Of the lines in the data below, write out exactly those from the one holding "Wire length came out lower slightly." through the one holding "- final cell count climbs by 0.61%", both included.
%%
From an optimization exercise on the open Yosys and OpenROAD flow, aimed at small area and a short achievable clock period; shortcuts taken in it are not production practice. The RTL was checked by simulation tests, not by an equivalence proof against the original design. Power is estimated from default activity; no workload was simulated.

## fpadder
module fpadder(input [15:0] A, input [15:0] B, input clk, input rst, output reg [15:0] C);
wire [5:0] dbo = {1'b0, A[14:10]} - {1'b0, B[14:10]};
reg        sa1, sb1, abig1;
reg [4:0]  eb1, d1;
reg [9:0]  ma1, mb1;
always @(posedge clk) begin
	sa1   <= A[15];
	sb1   <= B[15];
	abig1 <= ~dbo[5] & ((|dbo[4:0]) | (A[9:0] > B[9:0]));
	eb1   <= B[14:10];
	d1    <= dbo[4:0];
	ma1   <= A[9:0];
	mb1   <= B[9:0];
end
wire [9:0]  xm1 = abig1 ? ma1 : mb1;
wire [9:0]  ym1 = abig1 ? mb1 : ma1;
wire [4:0]  sh1 = abig1 ? d1 : -d1;
wire [10:0] ys = {1'b1, ym1} >> sh1[3:0];
wire [10:0] yv = sh1[4] ? 11'd0 : ys;
wire        sub1 = sa1 ^ sb1;
reg        sign2, sub2;
reg [4:0]  exp2;    
reg [9:0]  xm2;
reg [10:0] ym2;
always @(posedge clk) begin
	sign2 <= abig1 ? sa1 : sb1;
	sub2  <= sub1;
	exp2  <= eb1 + (abig1 ? d1 : 5'd0) + 5'd1;
	xm2   <= xm1;
	ym2   <= yv ^ {11{sub1}};
end
wire [12:0] s = {2'b01, xm2, 1'b1} + {sub2, ym2, sub2};
reg        sign3;
reg [4:0]  exp3;    
reg [11:0] s3;
always @(posedge clk) begin
	sign3 <= sign2;
	exp3  <= exp2;
	s3    <= s[12:1];
end
reg [3:0] k;
always @(*) begin
	casez (s3[11:1])
	11'b1??????????: k = 4'd0;
	11'b01?????????: k = 4'd1;
	11'b001????????: k = 4'd2;
	11'b0001???????: k = 4'd3;
	11'b00001??????: k = 4'd4;
	11'b000001?????: k = 4'd5;
	11'b0000001????: k = 4'd6;
  ...
Size: roughly 450 cells after synthesis, about 95 flip-flops, roughly 50 I/O pins, ~4600 um2 of cells after synthesis.
export LEC_CHECK = 0
export CAP_MARGIN = 20
export CORE_MARGIN = 2
export CORE_UTILIZATION = 65
export CTS_BUF_LIST = sky130_fd_sc_hd__clkbuf_8 sky130_fd_sc_hd__clkbuf_16
export CTS_CLUSTER_DIAMETER = 500
export CTS_CLUSTER_SIZE = 100
export SETUP_SLACK_MARGIN = 2.0
export SLEW_MARGIN = 20
export TNS_END_PERCENT = 0
create_clock -name core_clock -period 4.0 [get_ports {clk}]
standard.sh (not shown) runs the stock make flow with config.mk's settings and CLKGATE_MAP_FILE= SYNTH_SCRIPT=/design/flow/synth_recipe.tcl, a recipe that flattens the netlist after the stock synthesis.
==> flow/flow/run.sh <==
#!/bin/bash
# Standard layout, with plain buffers (not delay cells) on the ports.
set -euo pipefail
export BUFFER_PORTS_ARGS="-buffer_cell sky130_fd_sc_hd__buf_2"
bash standard.sh > standard.log 2>&1
The first run completed without violations.
Then changed:
ABC_AREA = 1   (was unset)
CORE_UTILIZATION = 40   (was 65)
CTS_BUF_LIST = sky130_fd_sc_hd__clkbuf_4 sky130_fd_sc_hd__clkbuf_8   (was sky130_fd_sc_hd__clkbuf_8 sky130_fd_sc_hd__clkbuf_16)
CTS_CLUSTER_DIAMETER = 80   (was 500)
CTS_CLUSTER_SIZE = 50   (was 100)
SETUP_SLACK_MARGIN = 2.3   (was 2.0)
Synthesized cell count rose by 32%.
Worst setup slack improves by 0.18 ns.
Utilization went down by 29 points.
Power rose by 4.0%.
Non-clock buffer count is higher by 11.

========
fpadder, a different RTL version from the one above (not shown whole).
For scale: ~460 cells after synthesis, roughly 95 flip-flops, ~50 I/O pins, ~4600 µm² of cells after synthesis.
clock: 4.0 ns
lec_check: 0
cap_margin: 20
core_margin: 2
core_utilization: 65
cts_buf_list: sky130_fd_sc_hd__clkbuf_4 sky130_fd_sc_hd__clkbuf_8
cts_cluster_diameter: 80
cts_cluster_size: 50
setup_slack_margin: 2.0
slew_margin: 20
tns_end_percent: 0
==> flow/flow/run.sh <==
#!/bin/bash
# Standard layout, with plain buffers (not delay cells) on the ports.
set -euo pipefail
export BUFFER_PORTS_ARGS="-buffer_cell sky130_fd_sc_hd__buf_1"
bash standard.sh > standard.log 2>&1
Change:
==> flow/flow/run.sh (replaced) <==
#!/bin/bash
# Standard layout, with plain buffers (not delay cells) on the ports.
set -euo pipefail
export BUFFER_PORTS_ARGS="-buffer_cell sky130_fd_sc_hd__buf_2"
bash standard.sh > standard.log 2>&1
CORE_UTILIZATION = 40   (was 65)
CTS_BUF_LIST = not set   (was sky130_fd_sc_hd__clkbuf_4 sky130_fd_sc_hd__clkbuf_8)
CTS_CLUSTER_DIAMETER = not set   (was 80)
CTS_CLUSTER_SIZE = not set   (was 50)
TNS_END_PERCENT = not set   (was 0)
Critical path depth shrinks by 1; sequential cell count is unchanged; utilization shrinks by 25 points.
Change:
CORE_UTILIZATION = 65   (was 40)
CTS_BUF_LIST = sky130_fd_sc_hd__clkbuf_4 sky130_fd_sc_hd__clkbuf_8   (was not set)
CTS_CLUSTER_DIAMETER = 80   (was not set)
CTS_CLUSTER_SIZE = 50   (was not set)
TNS_END_PERCENT = 0   (was not set)
What happened:
- The new run went through all stages and came out clean
- fmax decreases by 3.0%
- worst hold slack improved by 4.9 ps
- sequential power hardly moves
- total power came out lower by 11%
- cell area falls by 10%
- non-clock buffer count goes down by 25
Change:
CORE_UTILIZATION = 40   (was 65)
CTS_BUF_LIST = not set   (was sky130_fd_sc_hd__clkbuf_4 sky130_fd_sc_hd__clkbuf_8)
CTS_CLUSTER_DIAMETER = not set   (was 80)
CTS_CLUSTER_SIZE = not set   (was 50)
Count of clock-buffer cells in the layout is higher by 2.
Setup slack improves by 32 ps.
Global-route usage fell by 9.8 points.
Power grows by a few percent.
Wire length came out lower slightly.
Synthesized cell count is unchanged.
Change:
==> flow/run.sh (new file) <==
#!/bin/bash
# synth_recipe.tcl (not shown) runs the flow's synth.tcl, then flattens the netlist and writes it again
# the make line also repeats each setting of config.mk as NAME=value (left out here)
make -C /OpenROAD-flow-scripts/flow DESIGN_CONFIG=/design/flow/config.mk WORK_HOME=/design/flow/orfs CLKGATE_MAP_FILE= SYNTH_SCRIPT=/design/flow/synth_recipe.tcl finish
removed: flow/flow/run.sh
removed: flow/standard.sh
=>
- The new run passed the timing, DRC and antenna checks
- routed wire length came out higher by 1.9%
- via count rises by 1.2%
- worst hold slack improves by 3.5 ps
- final cell count climbs by 0.61%
- power goes up by 1.5%

==> re-timing with driven ports <==
How much do the figures lean on ideal ports? The routed layouts below were timed once more, with nothing changed but the port constraints. Step 1, drivers: a clkbuf_16 drives clk and a buf_2 each remaining input, both assumed. Step 2 adds t to the input delays and takes it off the output delays; t is the mean of the earliest and latest rising clock arrival at the registers after step 1. Input paths then give back, and output paths get back, about the clock's delay inside the block. a / b / c = ideal / step 1 / step 2; a / b = the first two.
run	t (ns)	setup slack, ns	worst data-port slew with drivers (ns)
the first run of note 1	0.381	1.852 / 1.852 / 1.704	0.03
the second run of note 1	0.386	2.036 / 2.036 / 1.706	0.03
the first run of note 2	0.380	1.781 / 1.781 / 1.445	0.04
the second run of note 2	0.377	1.827 / 1.815 / 1.438	0.06
the third run of note 2	0.374	1.759 / 1.759 / 1.412	0.03
the fourth run of note 2	0.364	1.790 / 1.771 / 1.406	0.06
the fifth run of note 2	0.371	1.804 / 1.804 / 1.447	0.04
After both steps every run listed still meets setup and hold. For the second run of note 2, which loses most, drivers alone change the setup slack by -0.012 ns; drivers and shift together by -0.389 ns.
%%
• PROBLEM SOLUTION
Wire length came out lower slightly.
Synthesized cell count is unchanged.
Change:
==> flow/run.sh (new file) <==
#!/bin/bash
# synth_recipe.tcl (not shown) runs the flow's synth.tcl, then flattens the netlist and writes it again
# the make line also repeats each setting of config.mk as NAME=value (left out here)
make -C /OpenROAD-flow-scripts/flow DESIGN_CONFIG=/design/flow/config.mk WORK_HOME=/design/flow/orfs CLKGATE_MAP_FILE= SYNTH_SCRIPT=/design/flow/synth_recipe.tcl finish
removed: flow/flow/run.sh
removed: flow/standard.sh
=>
- The new run passed the timing, DRC and antenna checks
- routed wire length came out higher by 1.9%
- via count rises by 1.2%
- worst hold slack improves by 3.5 ps
- final cell count climbs by 0.61%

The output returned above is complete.